Challenges and Importance of the Defining 20s

The defining years of one's twenties are a critical period often clouded in uncertainty and anxiety, despite the glamour they hold in popular culture. This decade is considered the foundation for the rest of adulthood, impacting career, relationships, and personal growth.

The 20s Set the Foundation For Adulthood

Referred to as the patron saint for 20-somethings, Dr. Jay has emphasized the weight of the 20s in her book "The Defining Decade." She suggests that choices made in this period immensely impact the rest of an individual's life. She discusses the concept of underemployment and points out the significance of jobs in building one's identity capital and future goals. Mel Robbins asserts that 80% of life's defining moments occur by age 35, highlighting the importance of these years for career and relationships. For instance, many are with their future partner by 30 and the 20s are when people experience the most brain and personality changes, have the largest social networks, and face peak childbearing years.

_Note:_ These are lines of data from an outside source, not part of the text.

**config.mk**
```make
export PLATFORM = sky130hd
export DESIGN_NAME = disp_out_port
export DESIGN_NICKNAME = d
export VERILOG_FILES = /design/src/rtl/disp_pkg.sv /design/src/rtl/disp_addr_dec.sv /design/src/rtl/disp_ready_ctl.sv /design/src/rtl/disp_char_launch.sv /design/src/rtl/disp_out_port.sv
export SDC_FILE = /design/constraint.sdc
export NUM_CORES = 1
export LEC_CHECK = 0
export BUFFER_PORTS_ARGS = -buffer_cell sky130_fd_sc_hd__clkbuf_2
export CAP_MARGIN = 20
export CORE_MARGIN = 5
export CORE_UTILIZATION = 37
export DETAILED_ROUTE_END_ITERATION = 7
export PLACE_DENSITY = 0.86
export SLEW_MARGIN = 10
export SYNTH_ARGS = -nofsm -noshare
export SYNTH_HDL_FRONTEND = slang
export SYNTH_SLANG_ARGS = --single-unit
```
**constraint.sdc**
```tcl
create_clock -name clk_i -period 2.6 [get_ports clk_i]
set_clock_uncertainty 0.2 [all_clocks]
set_input_delay 0.26 -clock clk_i [delete_from_list [all_inputs] [get_ports clk_i]]
set_output_delay 0.26 -clock clk_i [all_outputs]
set_load 0.01 [all_outputs]
```
**src/rtl/jtag_padded_scan.sv**
```systemverilog
module jtag_padded_scan #(
  parameter int LEN_W   = 11,
  parameter int PAD_W   = 8,
  parameter int MAX_LEN = 1024
) (
  input  logic             clk,
  input  logic             rst_n,
  input  logic             start,
  input  logic             scan_ir,
  input  logic [1:0]       start_code,
  input  logic [LEN_W-1:0] scan_len,
  input  logic [PAD_W-1:0] pre_len,
  input  logic [PAD_W-1:0] post_len,
  input  logic             dr_stop_pause,
  input  logic             ir_stop_pause,
  input  logic             tdi_data,
  output logic             tdi_take,
  output logic             tdo_valid,
  output logic             tdo_bit,
  output logic             busy,
  output logic             done,
  output logic             err,
  output logic             nav_req,
  output logic             tck,
  output logic             tms,
  output logic             tdi,
  input  logic             tdo
);
  localparam int CW = LEN_W + 1;

  typedef enum logic [1:0] {S_IDLE, S_ENTRY, S_SHIFT, S_TAIL} st_t;

  st_t              st, nst;
  logic [CW-1:0]    cnt, ncnt;
  logic             ir_q, paused_q, stop_q;
  logic [LEN_W-1:0] len_q;
  logic [PAD_W-1:0] pre_q, post_q;
  logic [CW-1:0]    total, ones, elen, lo, hi;
  logic             cur_tgt, n_tgt, n_tms, n_tdi, bad, fall;

  assign total = CW'(pre_q) + CW'(len_q) + CW'(post_q);
  assign ones  = CW'(1) + CW'(ir_q) + (paused_q ? CW'(2) : CW'(0));
  assign elen  = ones + CW'(2);
  assign lo    = CW'(pre_q);
  assign hi    = lo + CW'(len_q);
  assign busy  = (st != S_IDLE);
  assign fall  = busy && tck;
  assign bad   = (scan_len == '0) || (scan_len > LEN_W'(MAX_LEN)) || (start_code == 2'd3);
  assign cur_tgt = (st == S_SHIFT) && (cnt >= lo) && (cnt < hi);

  always_comb begin
    nst  = st;
    ncnt = cnt + CW'(1);
    case (st)
      S_ENTRY: if (ncnt == elen)  begin nst = S_SHIFT; ncnt = '0; end
      S_SHIFT: if (ncnt == total) begin nst = S_TAIL;  ncnt = '0; end
      S_TAIL:  begin nst = S_IDLE; ncnt = '0; end
      default: ncnt = '0;
    endcase
  end

  assign n_tgt = (nst == S_SHIFT) && (ncnt >= lo) && (ncnt < hi);
  assign n_tms = (nst == S_ENTRY) ? (ncnt < ones) :
                 (nst == S_SHIFT) ? (ncnt == total - CW'(1)) : 1'b0;
  assign n_tdi = (nst == S_SHIFT) ? (n_tgt ? tdi_data : 1'b1) : 1'b0;
  assign tdi_take = fall && n_tgt;

  always_ff @(posedge clk or negedge rst_n) begin
    if (!rst_n) begin
      st <= S_IDLE; cnt <= '0;
      ir_q <= 1'b0; paused_q <= 1'b0; stop_q <= 1'b1;
      len_q <= '0; pre_q <= '0; post_q <= '0;
      tck <= 1'b0; tms <= 1'b0; tdi <= 1'b0;
      tdo_valid <= 1'b0; tdo_bit <= 1'b0;
      done <= 1'b0; err <= 1'b0; nav_req <= 1'b0;
    end else begin
      tdo_valid <= 1'b0;
      done      <= 1'b0;
      err       <= 1'b0;
      nav_req   <= 1'b0;
      if (st == S_IDLE) begin
        if (start && bad) err <= 1'b1;
        else if (start) begin
          st       <= S_ENTRY;
          cnt      <= '0;
          ir_q     <= scan_ir;
          paused_q <= (start_code != 2'd0);
          stop_q   <= scan_ir ? ir_stop_pause : dr_stop_pause;
          len_q    <= scan_len;
          pre_q    <= pre_len;
          post_q   <= post_len;
          tms      <= 1'b1;
          tdi      <= 1'b0;
        end
      end else if (!tck) begin
        tck <= 1'b1;
        if (cur_tgt) begin
          tdo_valid <= 1'b1;
          tdo_bit   <= tdo;
        end
      end else begin
        tck <= 1'b0;
        st  <= nst;
        cnt <= ncnt;
        tms <= n_tms;
        tdi <= n_tdi;
        if (st == S_TAIL) begin
          done    <= 1'b1;
          nav_req <= !stop_q;
        end
      end
    end
  end

  a_r7_pins_hold_on_rise: assert property (@(posedge clk) disable iff (!rst_n)
    $rose(tck) |-> ($stable(tms) && $stable(tdi)));
  a_r5_done_parks_low: assert property (@(posedge clk) disable iff (!rst_n)
    done |-> (!tck && !tms && !busy));
  a_r9_nav_only_with_done: assert property (@(posedge clk) disable iff (!rst_n)
    nav_req |-> done);
  a_r8_err_never_busy: assert property (@(posedge clk) disable iff (!rst_n)
    err |-> !busy);
  a_r6_capture_in_scan: assert property (@(posedge clk) disable iff (!rst_n)
    tdo_valid |-> (busy && tck));
  a_r3_take_on_fall: assert property (@(posedge clk) disable iff (!rst_n)
    tdi_take |=> !tck);
  a_r10_busy_holds: assert property (@(posedge clk) disable iff (!rst_n)
    (start && busy && !done) |=> (busy || done));
endmodule

```
**config.mk**
```make
export PLATFORM = sky130hd
export DESIGN_NAME = jtag_padded_scan
export DESIGN_NICKNAME = d
export VERILOG_FILES = /design/src/rtl/jtag_padded_scan.sv
export SDC_FILE = /design/constraint.sdc
export NUM_CORES = 1
export LEC_CHECK = 0
export ABC_AREA = 1
export BUFFER_PORTS_ARGS = -buffer_cell sky130_fd_sc_hd__buf_2
export CORE_ASPECT_RATIO = 1.25
export CORE_MARGIN = 2
export CORE_UTILIZATION = 45
export CTS_CLUSTER_DIAMETER = 30
export CTS_CLUSTER_SIZE = 14
export DETAILED_ROUTE_END_ITERATION = 16
export PLACE_DENSITY = 0.68
export SLEW_MARGIN = 20
export SYNTH_ARGS = -nofsm -noshare
export SYNTH_HDL_FRONTEND = slang
export SYNTH_SLANG_ARGS = --single-unit
export TNS_END_PERCENT = 100
```
**constraint.sdc**
```tcl
create_clock -name clk -period 4.7 [get_ports clk]
set_input_delay 0.235 -clock clk [delete_from_list [all_inputs] [get_ports clk]]
set_output_delay 0.235 -clock clk [all_outputs]
set_load 0.005 [all_outputs]
```
After elaboration in Yosys (flattened, before gate mapping)
Cells that the tools add are included.
{"block": "word_totals", "reg_bits": 52, "input_bits": 37, "output_inout_bits": 10, "wordCells": 101}
{"block": "classes", "n_addsub": 7, "n_lt_le_gt_ge": 6, "n_eq_ne": 11, "mux": 40, "bitwise_logic": 3, "n_reduce_logical": 18}
{"cell": "$mux W12", "count": 6}
{"cell": "$mux W1", "count": 25}
{"cell": "$eq A12 B12 Y1", "count": 2}
{"cell": "$ge A12 B8 Y1", "count": 2}
{"cell": "$lt A12 B12 Y1", "count": 2}
{"cell": "$pmux W12 S2", "count": 1}
{"cell": "$mux W2", "count": 7}
{"cell": "$add A12 B1 Y12 const B", "count": 1}
{"cell": "$add A12 B8 Y12", "count": 1}
{"cell": "$add A8 B11 Y12", "count": 1}
{"cell": "$eq A12 B4 Y1", "count": 1}
{"cell": "$lt A12 B3 Y1", "count": 1}
{"cell": "$sub A12 B1 Y12 const B", "count": 1}
{"cell": "$gt A11 B11 Y1 const B", "count": 1}
{"cell": "$logic_not A11 Y1", "count": 1}
{"cell": "$reduce_and A3 Y1", "count": 3}
{"cell": "$eq A2 B2 Y1 const B", "count": 4}
{"cell": "$logic_and A1 B1 Y1", "count": 7}
{"cell": "$pmux W2 S3", "count": 1}
{"cell": "$reduce_bool A2 Y1", "count": 3}
{"cell": "$add A3 B2 Y4 const B", "count": 1}
{"cell": "$eq A2 B1 Y1 const B", "count": 2}
{"cell": "$ne A2 B2 Y1 const B", "count": 2}
{"cell": "$add A2 B2 Y3", "count": 1}
{"cell": "other kinds (5)", "count": 8}

Logic depth before layout (Yosys ltp)
{"block": "depth", "word_depth": 13, "mapped_depth": 40}

Least setup slack after synthesis
OpenSTA, ideal clock, no wires.
{"block": "synth_path", "kind": "reg-to-output", "from": "register pre_q[0]", "to": "output tdi_take", "arrival_ns": 4.737, "slack_ns": -0.272, "path_stages_with_launch": 39, "path_cell_list": "dfrtp_1 ha_1 fa_1 nand2_1 nand2_1 nand2_1 o21ai_0 xor2_1 ha_1 nand2_1 inv_1 a21oi_1 nand2_1 nand2_1 nand2_1 nand2_1 nand2_1 nor2_1 (+3 left out) nand2_2 nand2_2 buf_6 nand2_1 inv_1 ha_1 a21boi_0 o21a_1 o21a_1 o21a_1 o21ai_0 a21oi_1 a211oi_1 nand4_1 nand2_1 inv_1 nand2_1 nor2_1"}
{"block": "synth_between", "elab_chain_len": 9}
{"item": "start: declaration", "line_no": "37", "text": "logic [PAD_W-1:0] pre_q, post_q;"}
{"item": "start signal: assignment", "line_no": "90", "text": "pre_q <= pre_len;"}
{"item": "$add A8 B11 Y12", "line_no": "41, 45"}
{"item": "$add A12 B8 Y12", "line_no": "41", "text": "assign total = CW'(pre_q) + CW'(len_q) + CW'(post_q);"}
{"item": "$eq A12 B12 Y1", "line_no": "56", "text": "S_SHIFT: if (ncnt == total) begin nst = S_TAIL; ncnt = '0; end"}
{"item": "$mux W12 or $mux W2 (tied branches)", "line_no": "56"}
{"item": "$pmux W12 S2 or $pmux W2 S3 (tied branches)", "line_no": "54", "text": "case (st)"}
{"item": "$ge A12 B8 Y1 or $eq A2 B2 Y1 (tied branches)", "line_no": "62", "text": "assign n_tgt = (nst == S_SHIFT) && (ncnt >= lo) && (ncnt < hi);"}
{"item": "$logic_and A1 B1 Y1", "line_no": "62"}
{"item": "$logic_and A1 B1 Y1 *", "line_no": "62"}
{"item": "$logic_and A1 B1 Y1 *", "line_no": "66", "text": "assign tdi_take = fall && n_tgt;"}
{"item": "end: declaration", "line_no": "17", "text": "output logic tdi_take,"}
Mark *: on every way between the ends. The rest lies on a longest branch, timed or not.

Worst setup path after layout
{"block": "layout_path", "from": "register len_q[2]", "to": "output tdi_take"}
{"block": "layout_between", "elab_chain_len": 9}
{"item": "start: declaration", "line_no": "36", "text": "logic [LEN_W-1:0] len_q;"}
{"item": "start signal: assignment", "line_no": "89", "text": "len_q <= scan_len;"}
{"item": "$add A8 B11 Y12 *", "line_no": "41, 45"}
{"item": "$add A12 B8 Y12", "line_no": "41"}
{"item": "$eq A12 B12 Y1", "line_no": "56"}
{"item": "$mux W12 or $mux W2 (tied branches)", "line_no": "56"}
{"item": "$pmux W12 S2 or $pmux W2 S3 (tied branches)", "line_no": "54"}
{"item": "$ge A12 B8 Y1 or $eq A2 B2 Y1 (tied branches)", "line_no": "62"}
{"item": "$logic_and A1 B1 Y1", "line_no": "62"}
{"item": "$logic_and A1 B1 Y1 *", "line_no": "62"}
{"item": "$logic_and A1 B1 Y1 *", "line_no": "66"}
Marks and branches as above.

==> impl_metrics.json <==
{
  "hold_violations": 0,
  "ys_top_cells_by_area": "dfrtp_1 24%, nand2_1 19%, ha_1 15%, inv_1 8.0%, nand3_1 6.0%",
  "grtUsageMet3_pct": 3.928,
  "vias_per_cell": 5.419,
  "drive_above_1_share_pct": 29.23,
  "nets": 1053,
  "synth_cell_types": 46,
  "slew-limit-headroom_pct": 52.28,
  "drc": 0,
  "gp_congestion": 0.9338,
  "fmax_mhz": 183.1,
  "area_delta_synth_final_pct": 33.90,
  "coreArea_sq_um": 11190,
  "p_per_area_nw_per_um2": 124.8,
  "grt_pass1_wl_um": 26740,
  "place_hpwl_um": 12680,
  "fillers": 992,
  "p_leak_nw": 4.079,
  "critPathMaxStageDelay_ns": 0.42,
  "period_needed_ns": 5.462,
  "grt_pass1_vias": 5780,
  "synth.top_cell.area_share_pct": 24.47,
  "syn_avg_cell_area_sq_um": 6.703,
  "drtIter0Drc": 336,
  "crit_path_end_kind": "output port",
  "antenna_found_initial": 0,
  "die_w_um": 100.3,
  "start_util_pct": 46.60,
  "antenna_cells": 0,
  "drv_cap": 0,
  "firstDrtPassIters": 5,
  "syn_area_sq_um": 5215,
  "fin_tns_setup_ns": -1.996,
  "cp_max_fo": 5,
  "wirelength_um": 16680,
  "track_usage_pct": 26.73,
  "gr-usage-met2_pct": 47.53,
  "grt-ovfl-total": 0,
  "required_ns": 4.47,
  "ys.warnings.count": 0,
  "finalCritPeriodShare_pct": 116.2,
  "cts.clk_slew.worst_paths_ns": 0.08,
  "avgRoutedWirePerCell_um": 15.36,
  "fin_worst_skew_ns": 0.01021,
  "setup_viol_count_final": 3,
  "worst_slew_pin_slew_ns": 0.7159,
  "synth_edf_count": 0,
  "rsz0062_at_grt": "true",
  "grt_start_max_net_pins": 53,
  "vias": 5885,
  "fin_ws_ns": -0.7624,
  "ioPinCount": 47,
  "yosysTopAreaCell": "dfrtp_1",
  "grt.busiest_layer": "met2",
  "violations": "setup timing",
  "antenna_left": 0,
  "hp-class": "in -> async",
  "clockBufferDepth": 2,
  "ir_drop_mv": 0.1163,
  "drv_slew": 0,
  "critPathKind": "reg -> out",
  "cts_hold_buf": 0,
  "status": "finished with violations",
  "io_buffers": 46,
  "insertion_delay_ns": 0.30,
  "syn_nets": 881,
  "ys_ff_latch": 52,
  "cts_tree": "done",
  "dieArea_sq_um": 12470,
  "synth_seq_area_share_pct": 24.98,
  "cp-start-kind": "flip-flop",
  "critPathSlowestCell": "dfrtp_1",
  "yosys_most_used_dff": "dfrtp_1",
  "whs_ns": 0.05210,
  "arrival_ns": 5.23,
  "use_met1_pct": 30.80,
  "cts_sinks": 52,
  "dp_slack_ns": -0.7910,
  "fp.dieH_um": 124.4,
  "numCtsBuffers": 5,
  "async_flop_share_pct": 100.0,
  "cts-root-buf": "clkbuf_16",
  "placementRows": 43,
  "syn_inst": 778,
  "cts_max_level": 2
}
==> where the power goes <==
part / internal, W / total (W) / switching (W)
clock network: 0.000214 / 0.000396 / 0.000182
registers: 0.000447 / 0.000447 / 0
logic: 0.0000122 / 0.0000282 / 0.0000160
total: 0.000673 / 0.000871 / 0.000198
==> through the flow <==
| stage | cell area (sq um) | util (%) | std cells | total power [W] |
|---|---|---|---|---|
| CTS | 6795 | 60.72 | 1078 | 0.0008808 |
| global placement | 6274 | 56.06 | 1035 | 0.0004839 |
| detailed placement | 6274 | 56.06 | 1035 | 0.0004852 |
| global route | 6983 | 62.40 | 1086 | 0.0008983 |
| floorplan | 5276 | - | 778 | 0.0004580 |
| finish | 6983 | 62.40 | 1086 | 0.0008714 |
==> timing repair <==
action / 4_1_cts / 5_1_grt
setup buffers: 35 / 8
setup endpoints to repair: 2 / 4
pin swaps: 21 / 17
gates cloned: 1 / 0
resized for setup: 27 / 25
==> worst max-delay path, delay by kind of cell, from the launching register on <==
| family | cells | cell delay [ns] |
|---|---|---|
| AO/OA/AOI/OAI | 12 | 1.67 |
| XOR/XNOR | 1 | 0.26 |
| adder cells (fa/ha/maj) | 3 | 0.72 |
| buffers and inverters | 5 | 0.46 |
| flip-flops | 1 | 0.42 |
| AND/OR/NAND/NOR | 17 | 1.39 |
==> routing by layer <==
layer / up-vias / routed length (um)
met5: - / 0
met4: 0 / 740
met1: 2751 / 6401
met3: 54 / 928
met2: 217 / 8614
li1: 2863 / -
==> final cells by class <==
type / count / area (sq um) / share of cell area [%]
Multi-Input combinational cell: 593 / 3692 / 52.88
Inverter: 123 / 464.2 / 6.648
Timing Repair Buffer: 175 / 1202 / 17.22
Sequential cell: 52 / 1303 / 18.65
Clock inverter: 2 / 13.76 / 0.1971
Clock buffer: 6 / 138.9 / 1.989
Tap cell: 135 / 168.9 / 2.419
==> registers in the layout (all words and copies together) (netlist names) <==
name	count
cnt	12
done	1
err	1
ir_q	1
len_q	11
nav_req	1
paused_q	1
post_q	8
pre_q	8
st	2
stop_q	1
tck	1
tdi	1
tdo_bit	1
tdo_valid	1
tms	1
==> synth_stat cells (2+ instances only) <==
| cell type | instances |
|---|---|
| nand2_1 | 264 |
| inv_1 | 111 |
| ha_1 | 64 |
| nand3_1 | 62 |
| dfrtp_1 | 51 |
| nor2_1 | 38 |
| o21ai_0 | 25 |
| a21oi_1 | 21 |
| nand4_1 | 19 |
| o22ai_1 | 13 |
| xor2_1 | 13 |
| inv_2 | 9 |
| nand2_2 | 8 |
| nor3_1 | 8 |
| xnor2_1 | 8 |
| clkbuf_1 | 7 |
| o211ai_1 | 4 |
| o21a_1 | 4 |
| a211oi_1 | 3 |
| a21oi_2 | 3 |
| clkinv_1 | 3 |
| nand3_2 | 3 |
| nand3b_1 | 3 |
| nor2_4 | 3 |
| a21boi_0 | 2 |
| and3_1 | 2 |
| buf_6 | 2 |
| fa_1 | 2 |
| nand4_2 | 2 |
| nor3_2 | 2 |
| nor4_1 | 2 |
| o21bai_1 | 2 |
| xor2_2 | 2 |
==> kinds of logic after synthesis <==
logic type | count (synthesis) | share of synthesized area, %
AO/OA/AOI/OAI | 84 | 9.645
AND/OR/NAND/NOR | 418 | 34.93
flip-flops | 52 | 24.98
multiplexers | 1 | 0.2159
XOR/XNOR | 23 | 4.151
adder cells (fa/ha/maj) | 66 | 16.12
buffers and inverters | 134 | 9.957
==> placed cells by master, fill, tap and decap left out, drive strengths merged, types with 2 or more instances in the layout <==
cell type,n
nand3,65
o21bai,2
a21oi,24
inv,121
a21boi,3
nor3,10
nand3b,3
xnor2,8
clkinv,4
clkbuf,6
o21ai,26
o22ai,13
fa,2
dfrtp,51
ha,64
buf,175
a211oi,3
and3,2
o211ai,4
o21a,4
nand2,273
nor2,42
nor4,2
xor2,15
nand4,21
==> final timing paths <==
path,startpoint,to,slack (ns),cells past startpoint
setup / recovery,len_q[2],tdi_take,-0.76,38
hold / removal,rst_n,cnt[11],0.05,2
setup reg to reg,len_q[2],tdi,-0.67,42
hold reg to reg,len_q[7],len_q[7],0.49,2
max in group asynchronous,rst_n,post_q[4],4.14,2
min in group clk,post_len[2],post_q[2],0.13,3
Power figures use the tool's default switching activity.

80% of Key Moments Happen By 35; 20s Vital For Career, Relationships, Self-Growth

Dr. Meg Jay builds on this understanding, emphasizing that the learning curve in one's 20s forecasts the earning curve in later decades. Skills, experience, and jobs acquired during the 20s are foundational for the future. She also addresses the importance of relationship building in this period, noting that without relationship experience in the 20s, individuals may miss opportunities to learn about what works and what doesn't in partnerships.

The 20s Are Often Filled With Uncertainty, Anxiety, and Difficult Milestones

The 20s: A Time of Transition and Psychological Turmoil

Meg Jay and Mel Robbins discuss the psychological challenges faced during the 20s. Jay describes the 20s as a period of firsts and worsts, with uncertainties resulting from unpredictable work, love, finances, and personal development. She articulates that such simultaneous uncertainties can be particularly stressful as the brain interprets them as danger. Jay also highlights that the 20s are regarded as a mental health low point due to these pressures.

20-somethings Feel Lost, Isolated, and Uncertain About Their Futures, Despite Appearances

Despite the cultural idealization of the 20s as carefree, Robbins acknowledges that young adults often feel lost during this decade. On the one hand, the 20s are revered as the best years; on the ...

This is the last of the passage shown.